** WHAT TO WORK ON **
Using the records below, transcribe word for word the stretch from the line that contains "export DESIGN_NAME = fws_status_poller" through the line that contains "export CTS_BUF_LIST = sky130_fd_sc_hd__clkbuf_16", both end lines included, and nothing else.

** THE DATA **
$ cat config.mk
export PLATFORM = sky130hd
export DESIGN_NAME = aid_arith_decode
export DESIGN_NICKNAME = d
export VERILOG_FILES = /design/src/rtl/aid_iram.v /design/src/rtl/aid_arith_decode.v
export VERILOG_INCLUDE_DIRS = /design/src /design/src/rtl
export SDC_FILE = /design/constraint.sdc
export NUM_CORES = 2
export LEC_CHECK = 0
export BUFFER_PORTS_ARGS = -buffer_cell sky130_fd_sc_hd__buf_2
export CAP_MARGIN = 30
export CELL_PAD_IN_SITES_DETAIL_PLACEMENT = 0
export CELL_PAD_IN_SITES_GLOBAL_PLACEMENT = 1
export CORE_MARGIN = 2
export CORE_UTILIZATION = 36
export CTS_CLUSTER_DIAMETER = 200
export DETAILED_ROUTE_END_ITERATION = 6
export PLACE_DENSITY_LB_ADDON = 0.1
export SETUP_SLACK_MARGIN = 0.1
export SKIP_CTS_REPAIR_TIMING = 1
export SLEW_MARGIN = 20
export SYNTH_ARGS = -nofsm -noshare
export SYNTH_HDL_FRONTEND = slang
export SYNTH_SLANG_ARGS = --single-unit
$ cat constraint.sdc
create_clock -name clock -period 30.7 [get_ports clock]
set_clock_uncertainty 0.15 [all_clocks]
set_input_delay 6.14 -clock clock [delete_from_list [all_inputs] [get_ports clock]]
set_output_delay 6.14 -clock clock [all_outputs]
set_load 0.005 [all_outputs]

* * *

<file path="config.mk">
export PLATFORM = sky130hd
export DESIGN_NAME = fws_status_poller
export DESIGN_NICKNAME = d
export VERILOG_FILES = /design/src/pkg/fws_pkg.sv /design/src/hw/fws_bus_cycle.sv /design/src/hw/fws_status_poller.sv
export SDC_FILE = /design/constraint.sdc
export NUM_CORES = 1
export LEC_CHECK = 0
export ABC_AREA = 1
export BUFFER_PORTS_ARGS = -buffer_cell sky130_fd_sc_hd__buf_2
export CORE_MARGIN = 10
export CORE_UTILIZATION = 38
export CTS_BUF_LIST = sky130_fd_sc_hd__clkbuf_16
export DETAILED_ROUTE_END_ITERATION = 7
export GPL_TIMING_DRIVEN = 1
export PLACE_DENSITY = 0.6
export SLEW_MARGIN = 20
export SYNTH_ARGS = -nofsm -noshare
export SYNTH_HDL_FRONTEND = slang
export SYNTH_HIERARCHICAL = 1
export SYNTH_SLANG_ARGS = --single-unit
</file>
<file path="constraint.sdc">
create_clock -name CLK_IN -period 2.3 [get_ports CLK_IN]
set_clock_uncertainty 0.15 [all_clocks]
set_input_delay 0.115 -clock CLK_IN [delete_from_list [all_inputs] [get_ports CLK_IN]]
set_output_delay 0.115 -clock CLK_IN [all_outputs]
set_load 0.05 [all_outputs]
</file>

** TASK SOLUTION **
export DESIGN_NAME = fws_status_poller
export DESIGN_NICKNAME = d
export VERILOG_FILES = /design/src/pkg/fws_pkg.sv /design/src/hw/fws_bus_cycle.sv /design/src/hw/fws_status_poller.sv
export SDC_FILE = /design/constraint.sdc
export NUM_CORES = 1
export LEC_CHECK = 0
export ABC_AREA = 1
export BUFFER_PORTS_ARGS = -buffer_cell sky130_fd_sc_hd__buf_2
export CORE_MARGIN = 10
export CORE_UTILIZATION = 38
export CTS_BUF_LIST = sky130_fd_sc_hd__clkbuf_16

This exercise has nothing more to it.